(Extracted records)

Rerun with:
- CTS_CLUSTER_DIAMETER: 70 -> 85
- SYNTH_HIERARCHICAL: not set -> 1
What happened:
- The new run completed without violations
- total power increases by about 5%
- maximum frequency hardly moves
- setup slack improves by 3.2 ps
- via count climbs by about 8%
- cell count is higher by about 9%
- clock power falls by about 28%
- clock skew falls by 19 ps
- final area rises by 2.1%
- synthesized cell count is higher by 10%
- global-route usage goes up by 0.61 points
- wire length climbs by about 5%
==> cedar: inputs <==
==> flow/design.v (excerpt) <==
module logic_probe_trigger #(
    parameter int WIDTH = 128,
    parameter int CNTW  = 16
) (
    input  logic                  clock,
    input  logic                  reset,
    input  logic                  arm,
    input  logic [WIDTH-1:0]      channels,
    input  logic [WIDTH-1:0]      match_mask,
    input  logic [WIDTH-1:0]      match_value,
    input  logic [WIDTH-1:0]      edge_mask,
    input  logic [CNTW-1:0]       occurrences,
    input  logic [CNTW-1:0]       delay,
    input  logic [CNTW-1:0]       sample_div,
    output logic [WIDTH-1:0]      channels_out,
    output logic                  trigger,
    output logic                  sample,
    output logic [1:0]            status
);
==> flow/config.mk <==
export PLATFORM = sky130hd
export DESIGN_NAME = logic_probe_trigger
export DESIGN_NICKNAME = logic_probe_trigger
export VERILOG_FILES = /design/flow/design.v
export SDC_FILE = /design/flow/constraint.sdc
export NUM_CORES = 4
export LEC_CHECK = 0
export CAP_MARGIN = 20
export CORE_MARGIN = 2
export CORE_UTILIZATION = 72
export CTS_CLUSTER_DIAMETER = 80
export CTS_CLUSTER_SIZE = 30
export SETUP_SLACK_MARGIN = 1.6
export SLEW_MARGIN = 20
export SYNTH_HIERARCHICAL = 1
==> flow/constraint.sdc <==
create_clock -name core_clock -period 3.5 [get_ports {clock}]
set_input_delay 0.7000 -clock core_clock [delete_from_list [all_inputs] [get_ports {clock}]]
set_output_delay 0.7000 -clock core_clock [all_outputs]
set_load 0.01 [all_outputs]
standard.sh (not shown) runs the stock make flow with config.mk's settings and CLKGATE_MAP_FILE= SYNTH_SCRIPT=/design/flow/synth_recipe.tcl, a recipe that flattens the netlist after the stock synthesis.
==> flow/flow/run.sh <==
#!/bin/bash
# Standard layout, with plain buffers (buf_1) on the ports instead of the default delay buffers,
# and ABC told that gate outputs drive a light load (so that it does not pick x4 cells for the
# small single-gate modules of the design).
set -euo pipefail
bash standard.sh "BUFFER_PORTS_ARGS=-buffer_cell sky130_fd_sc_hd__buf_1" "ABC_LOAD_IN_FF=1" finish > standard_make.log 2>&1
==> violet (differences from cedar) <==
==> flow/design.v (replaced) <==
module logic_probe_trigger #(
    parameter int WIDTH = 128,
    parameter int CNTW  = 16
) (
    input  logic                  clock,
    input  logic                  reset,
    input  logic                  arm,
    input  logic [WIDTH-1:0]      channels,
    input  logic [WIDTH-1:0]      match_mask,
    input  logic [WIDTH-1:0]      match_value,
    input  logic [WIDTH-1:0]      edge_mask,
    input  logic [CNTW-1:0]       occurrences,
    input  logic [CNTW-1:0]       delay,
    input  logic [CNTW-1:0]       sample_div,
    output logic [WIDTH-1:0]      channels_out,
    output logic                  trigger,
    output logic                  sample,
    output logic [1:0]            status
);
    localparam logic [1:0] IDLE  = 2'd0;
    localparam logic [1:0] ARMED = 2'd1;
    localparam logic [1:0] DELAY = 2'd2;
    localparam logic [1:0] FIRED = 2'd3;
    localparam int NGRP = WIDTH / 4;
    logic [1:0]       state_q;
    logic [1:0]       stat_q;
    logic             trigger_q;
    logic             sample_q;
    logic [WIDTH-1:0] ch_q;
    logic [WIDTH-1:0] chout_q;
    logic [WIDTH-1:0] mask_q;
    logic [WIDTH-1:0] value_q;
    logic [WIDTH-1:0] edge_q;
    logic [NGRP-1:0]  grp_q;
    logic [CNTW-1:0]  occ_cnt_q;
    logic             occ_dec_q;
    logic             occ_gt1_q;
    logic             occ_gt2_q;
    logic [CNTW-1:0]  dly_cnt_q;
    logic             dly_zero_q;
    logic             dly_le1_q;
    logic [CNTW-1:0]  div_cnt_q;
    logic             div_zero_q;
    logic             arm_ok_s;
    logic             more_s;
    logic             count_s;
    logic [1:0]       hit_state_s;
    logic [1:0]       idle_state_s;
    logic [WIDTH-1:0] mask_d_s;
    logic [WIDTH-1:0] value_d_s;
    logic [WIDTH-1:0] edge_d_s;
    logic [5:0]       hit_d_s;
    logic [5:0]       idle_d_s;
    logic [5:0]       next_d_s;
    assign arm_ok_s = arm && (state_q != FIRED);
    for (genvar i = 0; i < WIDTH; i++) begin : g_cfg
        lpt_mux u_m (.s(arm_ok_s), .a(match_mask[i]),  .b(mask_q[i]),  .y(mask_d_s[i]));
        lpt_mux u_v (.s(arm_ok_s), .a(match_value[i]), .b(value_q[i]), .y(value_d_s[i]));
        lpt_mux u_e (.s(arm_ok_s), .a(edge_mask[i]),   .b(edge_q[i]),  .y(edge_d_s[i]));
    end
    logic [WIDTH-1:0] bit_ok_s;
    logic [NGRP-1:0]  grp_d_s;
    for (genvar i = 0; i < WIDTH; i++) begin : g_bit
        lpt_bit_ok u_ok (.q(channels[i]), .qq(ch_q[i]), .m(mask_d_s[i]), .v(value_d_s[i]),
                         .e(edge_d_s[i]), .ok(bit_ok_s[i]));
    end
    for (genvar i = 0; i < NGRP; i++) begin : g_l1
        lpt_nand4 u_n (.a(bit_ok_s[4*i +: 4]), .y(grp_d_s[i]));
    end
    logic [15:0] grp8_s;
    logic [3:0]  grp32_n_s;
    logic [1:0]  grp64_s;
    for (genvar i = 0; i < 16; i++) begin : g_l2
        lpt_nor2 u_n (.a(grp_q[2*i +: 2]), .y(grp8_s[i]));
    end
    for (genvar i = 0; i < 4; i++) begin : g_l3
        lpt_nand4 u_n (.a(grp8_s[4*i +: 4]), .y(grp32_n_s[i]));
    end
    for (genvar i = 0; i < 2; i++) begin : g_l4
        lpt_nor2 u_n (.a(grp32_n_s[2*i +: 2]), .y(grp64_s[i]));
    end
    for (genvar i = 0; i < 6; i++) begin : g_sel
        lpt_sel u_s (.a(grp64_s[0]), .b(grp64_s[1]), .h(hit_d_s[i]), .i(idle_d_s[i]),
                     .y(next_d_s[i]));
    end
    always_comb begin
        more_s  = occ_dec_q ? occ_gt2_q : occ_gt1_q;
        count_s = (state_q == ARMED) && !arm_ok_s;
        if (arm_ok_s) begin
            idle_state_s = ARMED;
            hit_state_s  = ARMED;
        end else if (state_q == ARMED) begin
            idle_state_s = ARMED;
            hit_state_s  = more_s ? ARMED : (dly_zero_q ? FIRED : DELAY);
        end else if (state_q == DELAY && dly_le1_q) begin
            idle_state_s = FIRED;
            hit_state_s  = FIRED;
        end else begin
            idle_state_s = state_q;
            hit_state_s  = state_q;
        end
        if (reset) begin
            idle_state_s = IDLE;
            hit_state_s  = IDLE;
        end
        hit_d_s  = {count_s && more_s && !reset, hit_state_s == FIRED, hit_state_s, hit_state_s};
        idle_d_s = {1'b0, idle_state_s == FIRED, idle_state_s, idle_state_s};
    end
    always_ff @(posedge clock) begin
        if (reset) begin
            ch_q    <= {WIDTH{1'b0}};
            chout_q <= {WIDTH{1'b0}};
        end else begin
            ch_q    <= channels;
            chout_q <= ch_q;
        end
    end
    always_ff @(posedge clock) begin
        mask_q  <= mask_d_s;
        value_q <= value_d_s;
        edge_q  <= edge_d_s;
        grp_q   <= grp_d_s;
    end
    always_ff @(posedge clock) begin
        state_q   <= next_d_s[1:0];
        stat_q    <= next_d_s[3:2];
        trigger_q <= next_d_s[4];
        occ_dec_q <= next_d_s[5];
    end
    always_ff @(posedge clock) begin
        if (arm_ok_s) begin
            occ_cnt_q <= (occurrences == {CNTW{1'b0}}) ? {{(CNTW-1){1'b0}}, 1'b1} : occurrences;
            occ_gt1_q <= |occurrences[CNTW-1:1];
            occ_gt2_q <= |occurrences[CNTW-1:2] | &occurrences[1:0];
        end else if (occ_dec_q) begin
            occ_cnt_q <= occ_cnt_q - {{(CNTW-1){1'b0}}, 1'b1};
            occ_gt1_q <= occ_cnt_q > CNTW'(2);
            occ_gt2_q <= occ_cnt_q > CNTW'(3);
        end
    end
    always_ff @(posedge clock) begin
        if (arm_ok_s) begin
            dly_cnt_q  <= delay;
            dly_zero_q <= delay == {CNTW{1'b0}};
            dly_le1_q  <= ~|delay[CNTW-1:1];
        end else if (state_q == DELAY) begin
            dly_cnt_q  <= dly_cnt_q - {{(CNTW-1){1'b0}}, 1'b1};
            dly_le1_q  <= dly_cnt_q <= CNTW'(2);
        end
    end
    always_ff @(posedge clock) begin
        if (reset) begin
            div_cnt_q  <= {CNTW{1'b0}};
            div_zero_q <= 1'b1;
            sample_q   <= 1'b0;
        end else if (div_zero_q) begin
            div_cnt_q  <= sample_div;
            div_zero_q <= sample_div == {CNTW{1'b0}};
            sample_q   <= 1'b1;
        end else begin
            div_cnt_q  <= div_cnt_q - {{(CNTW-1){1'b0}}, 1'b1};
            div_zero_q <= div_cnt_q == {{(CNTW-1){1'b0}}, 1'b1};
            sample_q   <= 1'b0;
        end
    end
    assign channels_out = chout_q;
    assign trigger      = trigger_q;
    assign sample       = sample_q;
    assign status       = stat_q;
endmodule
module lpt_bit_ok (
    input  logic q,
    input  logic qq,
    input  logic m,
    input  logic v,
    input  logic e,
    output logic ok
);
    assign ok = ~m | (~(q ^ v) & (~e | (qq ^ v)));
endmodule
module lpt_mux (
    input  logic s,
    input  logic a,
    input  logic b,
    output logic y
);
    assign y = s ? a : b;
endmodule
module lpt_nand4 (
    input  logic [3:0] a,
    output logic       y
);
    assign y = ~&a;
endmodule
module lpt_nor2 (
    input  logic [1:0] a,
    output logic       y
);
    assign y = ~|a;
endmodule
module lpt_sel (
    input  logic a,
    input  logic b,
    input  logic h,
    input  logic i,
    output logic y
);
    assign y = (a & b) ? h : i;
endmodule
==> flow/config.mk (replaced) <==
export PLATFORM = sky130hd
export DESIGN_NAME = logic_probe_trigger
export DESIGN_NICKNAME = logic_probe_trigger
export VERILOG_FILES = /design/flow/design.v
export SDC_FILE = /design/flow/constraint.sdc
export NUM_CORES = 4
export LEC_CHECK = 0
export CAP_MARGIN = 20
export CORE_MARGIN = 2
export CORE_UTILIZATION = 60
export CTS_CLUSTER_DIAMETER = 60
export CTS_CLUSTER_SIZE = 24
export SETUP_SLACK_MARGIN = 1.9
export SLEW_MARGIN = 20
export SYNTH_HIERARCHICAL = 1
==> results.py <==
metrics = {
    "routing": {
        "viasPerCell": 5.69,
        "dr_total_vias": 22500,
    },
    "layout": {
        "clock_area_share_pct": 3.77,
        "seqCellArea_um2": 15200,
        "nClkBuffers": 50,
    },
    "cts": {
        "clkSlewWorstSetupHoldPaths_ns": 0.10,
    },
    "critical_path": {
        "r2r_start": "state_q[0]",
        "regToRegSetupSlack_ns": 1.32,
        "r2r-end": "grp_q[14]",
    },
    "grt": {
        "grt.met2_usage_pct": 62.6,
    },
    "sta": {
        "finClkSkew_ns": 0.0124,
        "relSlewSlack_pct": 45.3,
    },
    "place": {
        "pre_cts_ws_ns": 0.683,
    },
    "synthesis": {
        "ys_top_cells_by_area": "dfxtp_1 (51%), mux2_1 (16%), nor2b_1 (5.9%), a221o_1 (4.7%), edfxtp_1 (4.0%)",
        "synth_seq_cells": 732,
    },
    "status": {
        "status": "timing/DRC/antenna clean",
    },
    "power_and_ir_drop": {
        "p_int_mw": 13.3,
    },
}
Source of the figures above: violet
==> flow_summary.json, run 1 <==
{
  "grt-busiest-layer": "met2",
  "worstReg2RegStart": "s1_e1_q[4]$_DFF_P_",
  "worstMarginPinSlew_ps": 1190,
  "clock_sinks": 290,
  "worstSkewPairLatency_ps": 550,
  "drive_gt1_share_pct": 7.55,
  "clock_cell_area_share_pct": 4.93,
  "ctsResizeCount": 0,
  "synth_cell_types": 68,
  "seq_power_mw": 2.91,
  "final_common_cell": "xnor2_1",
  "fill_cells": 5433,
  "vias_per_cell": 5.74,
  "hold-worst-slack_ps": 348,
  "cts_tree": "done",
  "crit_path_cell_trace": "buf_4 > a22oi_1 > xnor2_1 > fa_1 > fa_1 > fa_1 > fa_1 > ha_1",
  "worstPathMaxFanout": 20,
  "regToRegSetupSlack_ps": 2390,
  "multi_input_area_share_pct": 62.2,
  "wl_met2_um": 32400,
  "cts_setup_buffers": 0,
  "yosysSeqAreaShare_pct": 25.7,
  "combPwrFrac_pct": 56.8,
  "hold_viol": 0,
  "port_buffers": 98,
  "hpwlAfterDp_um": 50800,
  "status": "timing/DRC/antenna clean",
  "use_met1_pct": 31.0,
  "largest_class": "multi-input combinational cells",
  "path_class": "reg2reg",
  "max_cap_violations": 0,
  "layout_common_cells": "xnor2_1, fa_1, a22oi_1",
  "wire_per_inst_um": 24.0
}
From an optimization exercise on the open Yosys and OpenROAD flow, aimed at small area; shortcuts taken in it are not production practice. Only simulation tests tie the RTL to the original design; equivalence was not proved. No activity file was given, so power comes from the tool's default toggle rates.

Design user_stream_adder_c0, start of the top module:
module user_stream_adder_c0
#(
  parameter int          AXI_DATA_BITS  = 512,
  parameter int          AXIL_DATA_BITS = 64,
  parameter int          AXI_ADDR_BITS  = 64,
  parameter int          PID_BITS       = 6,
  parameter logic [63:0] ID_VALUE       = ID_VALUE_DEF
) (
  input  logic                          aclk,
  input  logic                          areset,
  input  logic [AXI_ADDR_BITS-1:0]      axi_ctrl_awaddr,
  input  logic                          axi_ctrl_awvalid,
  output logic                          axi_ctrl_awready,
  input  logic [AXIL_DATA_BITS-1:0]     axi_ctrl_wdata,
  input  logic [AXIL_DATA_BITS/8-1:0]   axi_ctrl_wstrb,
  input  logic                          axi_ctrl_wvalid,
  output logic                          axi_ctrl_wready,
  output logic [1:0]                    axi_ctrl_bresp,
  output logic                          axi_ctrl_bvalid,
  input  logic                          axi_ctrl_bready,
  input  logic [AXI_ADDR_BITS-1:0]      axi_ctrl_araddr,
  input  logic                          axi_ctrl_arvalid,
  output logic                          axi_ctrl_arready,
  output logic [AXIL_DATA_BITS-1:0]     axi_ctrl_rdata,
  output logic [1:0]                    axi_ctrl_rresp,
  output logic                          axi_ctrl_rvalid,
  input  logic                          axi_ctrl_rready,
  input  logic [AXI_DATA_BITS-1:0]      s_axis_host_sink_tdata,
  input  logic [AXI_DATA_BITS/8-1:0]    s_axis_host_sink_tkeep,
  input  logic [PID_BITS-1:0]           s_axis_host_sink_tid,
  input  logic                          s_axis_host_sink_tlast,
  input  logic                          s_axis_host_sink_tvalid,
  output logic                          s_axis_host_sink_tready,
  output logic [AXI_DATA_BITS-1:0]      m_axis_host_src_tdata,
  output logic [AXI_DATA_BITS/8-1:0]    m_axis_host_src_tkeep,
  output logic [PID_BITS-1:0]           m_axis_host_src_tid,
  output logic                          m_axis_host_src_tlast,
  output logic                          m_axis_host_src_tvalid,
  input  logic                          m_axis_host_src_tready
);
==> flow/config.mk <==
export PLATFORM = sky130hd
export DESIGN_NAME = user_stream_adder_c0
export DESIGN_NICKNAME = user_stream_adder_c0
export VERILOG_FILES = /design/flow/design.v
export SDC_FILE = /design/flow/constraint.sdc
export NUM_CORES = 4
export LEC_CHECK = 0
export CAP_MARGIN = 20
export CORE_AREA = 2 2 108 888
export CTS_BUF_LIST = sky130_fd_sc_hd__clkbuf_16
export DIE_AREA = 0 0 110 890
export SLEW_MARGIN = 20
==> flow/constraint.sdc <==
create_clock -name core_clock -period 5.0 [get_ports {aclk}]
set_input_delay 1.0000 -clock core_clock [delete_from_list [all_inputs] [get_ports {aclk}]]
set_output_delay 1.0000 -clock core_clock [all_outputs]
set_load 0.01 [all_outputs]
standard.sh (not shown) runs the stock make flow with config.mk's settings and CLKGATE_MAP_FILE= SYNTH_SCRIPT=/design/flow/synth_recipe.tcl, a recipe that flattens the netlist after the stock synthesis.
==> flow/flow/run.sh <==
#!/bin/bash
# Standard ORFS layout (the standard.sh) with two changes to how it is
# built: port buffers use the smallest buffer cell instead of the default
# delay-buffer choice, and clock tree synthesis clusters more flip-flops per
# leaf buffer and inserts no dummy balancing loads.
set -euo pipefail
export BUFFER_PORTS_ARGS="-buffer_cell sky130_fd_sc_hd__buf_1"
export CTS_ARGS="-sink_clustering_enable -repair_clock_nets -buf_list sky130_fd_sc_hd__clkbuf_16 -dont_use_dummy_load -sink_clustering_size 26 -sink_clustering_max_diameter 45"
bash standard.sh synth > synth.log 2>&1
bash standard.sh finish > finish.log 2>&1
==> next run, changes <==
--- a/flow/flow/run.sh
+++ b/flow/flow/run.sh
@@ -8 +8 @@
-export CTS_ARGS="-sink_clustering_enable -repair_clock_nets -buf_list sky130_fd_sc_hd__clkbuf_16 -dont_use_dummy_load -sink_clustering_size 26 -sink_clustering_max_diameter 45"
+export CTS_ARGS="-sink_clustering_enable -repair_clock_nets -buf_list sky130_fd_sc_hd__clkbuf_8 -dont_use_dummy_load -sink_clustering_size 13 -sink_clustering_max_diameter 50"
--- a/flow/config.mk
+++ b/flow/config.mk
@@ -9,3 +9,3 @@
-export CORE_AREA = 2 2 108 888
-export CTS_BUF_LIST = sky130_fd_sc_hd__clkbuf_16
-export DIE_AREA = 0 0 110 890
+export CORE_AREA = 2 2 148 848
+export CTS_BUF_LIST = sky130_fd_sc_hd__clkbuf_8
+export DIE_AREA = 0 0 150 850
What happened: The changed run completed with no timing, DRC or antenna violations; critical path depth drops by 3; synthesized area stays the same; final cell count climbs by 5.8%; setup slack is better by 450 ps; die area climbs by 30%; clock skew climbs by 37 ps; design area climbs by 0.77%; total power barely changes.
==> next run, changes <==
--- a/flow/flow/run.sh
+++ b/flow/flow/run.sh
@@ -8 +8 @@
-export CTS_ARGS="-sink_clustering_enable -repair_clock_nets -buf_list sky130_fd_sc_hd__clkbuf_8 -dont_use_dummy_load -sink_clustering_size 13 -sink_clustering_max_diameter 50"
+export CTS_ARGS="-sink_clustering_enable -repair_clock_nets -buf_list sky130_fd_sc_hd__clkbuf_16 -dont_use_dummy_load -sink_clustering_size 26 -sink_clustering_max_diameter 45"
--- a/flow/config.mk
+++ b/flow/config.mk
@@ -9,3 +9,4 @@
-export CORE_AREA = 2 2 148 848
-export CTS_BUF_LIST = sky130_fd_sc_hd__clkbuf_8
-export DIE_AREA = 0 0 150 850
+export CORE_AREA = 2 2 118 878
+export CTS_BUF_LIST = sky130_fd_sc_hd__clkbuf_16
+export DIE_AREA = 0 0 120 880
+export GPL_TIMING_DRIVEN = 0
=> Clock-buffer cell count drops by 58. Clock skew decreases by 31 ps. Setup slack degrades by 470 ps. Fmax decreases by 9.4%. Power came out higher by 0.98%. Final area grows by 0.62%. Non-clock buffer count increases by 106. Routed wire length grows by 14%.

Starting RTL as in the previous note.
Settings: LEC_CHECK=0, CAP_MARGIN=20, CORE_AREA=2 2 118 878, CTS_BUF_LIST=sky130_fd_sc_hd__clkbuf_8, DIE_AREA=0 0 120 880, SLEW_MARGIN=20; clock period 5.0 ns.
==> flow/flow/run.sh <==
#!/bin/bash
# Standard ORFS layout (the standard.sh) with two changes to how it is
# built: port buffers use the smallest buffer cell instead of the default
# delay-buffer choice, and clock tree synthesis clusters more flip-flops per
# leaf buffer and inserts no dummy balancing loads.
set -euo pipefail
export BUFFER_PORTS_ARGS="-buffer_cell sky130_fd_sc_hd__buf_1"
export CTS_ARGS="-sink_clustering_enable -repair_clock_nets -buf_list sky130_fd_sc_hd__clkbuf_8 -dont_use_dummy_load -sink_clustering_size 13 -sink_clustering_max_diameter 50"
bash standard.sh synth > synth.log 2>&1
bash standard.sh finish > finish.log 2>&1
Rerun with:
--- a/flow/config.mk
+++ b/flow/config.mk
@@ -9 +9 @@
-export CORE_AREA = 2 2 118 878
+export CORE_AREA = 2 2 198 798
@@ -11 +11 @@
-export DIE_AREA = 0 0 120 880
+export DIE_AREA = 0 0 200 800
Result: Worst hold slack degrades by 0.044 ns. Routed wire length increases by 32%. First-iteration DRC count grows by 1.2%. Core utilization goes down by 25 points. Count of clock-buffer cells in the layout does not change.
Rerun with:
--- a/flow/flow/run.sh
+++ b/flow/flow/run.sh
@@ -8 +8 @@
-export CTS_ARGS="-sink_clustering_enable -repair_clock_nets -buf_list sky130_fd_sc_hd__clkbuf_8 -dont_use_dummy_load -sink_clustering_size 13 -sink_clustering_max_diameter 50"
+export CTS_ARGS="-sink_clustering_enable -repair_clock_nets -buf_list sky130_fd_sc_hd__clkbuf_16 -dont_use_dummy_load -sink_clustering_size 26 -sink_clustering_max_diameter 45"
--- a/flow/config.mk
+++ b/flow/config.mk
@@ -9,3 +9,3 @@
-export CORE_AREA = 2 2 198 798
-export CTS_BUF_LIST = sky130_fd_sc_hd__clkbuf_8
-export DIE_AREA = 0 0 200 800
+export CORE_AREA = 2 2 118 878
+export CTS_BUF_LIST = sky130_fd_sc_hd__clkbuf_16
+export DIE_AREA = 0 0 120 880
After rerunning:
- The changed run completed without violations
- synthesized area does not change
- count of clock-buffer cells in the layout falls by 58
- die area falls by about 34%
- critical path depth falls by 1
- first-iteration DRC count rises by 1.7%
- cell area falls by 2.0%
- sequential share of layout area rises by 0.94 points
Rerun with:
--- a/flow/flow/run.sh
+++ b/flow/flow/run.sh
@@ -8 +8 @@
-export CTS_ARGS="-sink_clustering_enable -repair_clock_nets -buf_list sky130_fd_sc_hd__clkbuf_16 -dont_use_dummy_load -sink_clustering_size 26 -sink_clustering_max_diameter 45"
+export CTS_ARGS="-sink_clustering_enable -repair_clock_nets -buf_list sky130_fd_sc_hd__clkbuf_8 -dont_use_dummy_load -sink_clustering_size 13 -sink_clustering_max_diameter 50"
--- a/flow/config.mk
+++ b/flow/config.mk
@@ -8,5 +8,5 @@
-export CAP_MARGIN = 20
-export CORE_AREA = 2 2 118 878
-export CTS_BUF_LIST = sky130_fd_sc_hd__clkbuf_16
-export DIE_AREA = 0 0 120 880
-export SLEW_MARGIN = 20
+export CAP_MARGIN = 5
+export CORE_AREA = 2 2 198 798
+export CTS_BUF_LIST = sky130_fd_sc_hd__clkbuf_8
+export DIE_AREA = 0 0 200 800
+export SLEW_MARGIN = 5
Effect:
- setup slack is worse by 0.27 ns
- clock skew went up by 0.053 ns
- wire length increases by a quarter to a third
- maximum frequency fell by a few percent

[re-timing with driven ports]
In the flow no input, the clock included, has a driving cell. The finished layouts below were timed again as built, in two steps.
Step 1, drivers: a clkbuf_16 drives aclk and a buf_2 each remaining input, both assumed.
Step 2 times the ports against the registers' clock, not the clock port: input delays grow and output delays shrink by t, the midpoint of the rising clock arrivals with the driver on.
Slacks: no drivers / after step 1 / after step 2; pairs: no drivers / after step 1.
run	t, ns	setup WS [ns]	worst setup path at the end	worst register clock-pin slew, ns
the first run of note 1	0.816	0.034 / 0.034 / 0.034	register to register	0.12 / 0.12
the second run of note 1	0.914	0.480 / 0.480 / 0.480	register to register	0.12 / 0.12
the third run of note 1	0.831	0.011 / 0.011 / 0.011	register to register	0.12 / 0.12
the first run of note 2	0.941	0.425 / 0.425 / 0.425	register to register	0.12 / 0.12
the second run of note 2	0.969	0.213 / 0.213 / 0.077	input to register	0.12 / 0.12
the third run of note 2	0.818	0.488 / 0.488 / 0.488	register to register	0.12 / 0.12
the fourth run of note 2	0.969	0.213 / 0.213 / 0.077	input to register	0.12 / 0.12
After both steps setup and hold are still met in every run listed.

▶ Work request: Would you copy out exactly the lines above that start at the one containing "dly_cnt_q <= CNTW'(2);" and end at the one containing "end else if (div_zero_q) begin", inclusive?

▶ Result of this exercise:
            dly_le1_q  <= dly_cnt_q <= CNTW'(2);
        end
    end
    always_ff @(posedge clock) begin
        if (reset) begin
            div_cnt_q  <= {CNTW{1'b0}};
            div_zero_q <= 1'b1;
            sample_q   <= 1'b0;
        end else if (div_zero_q) begin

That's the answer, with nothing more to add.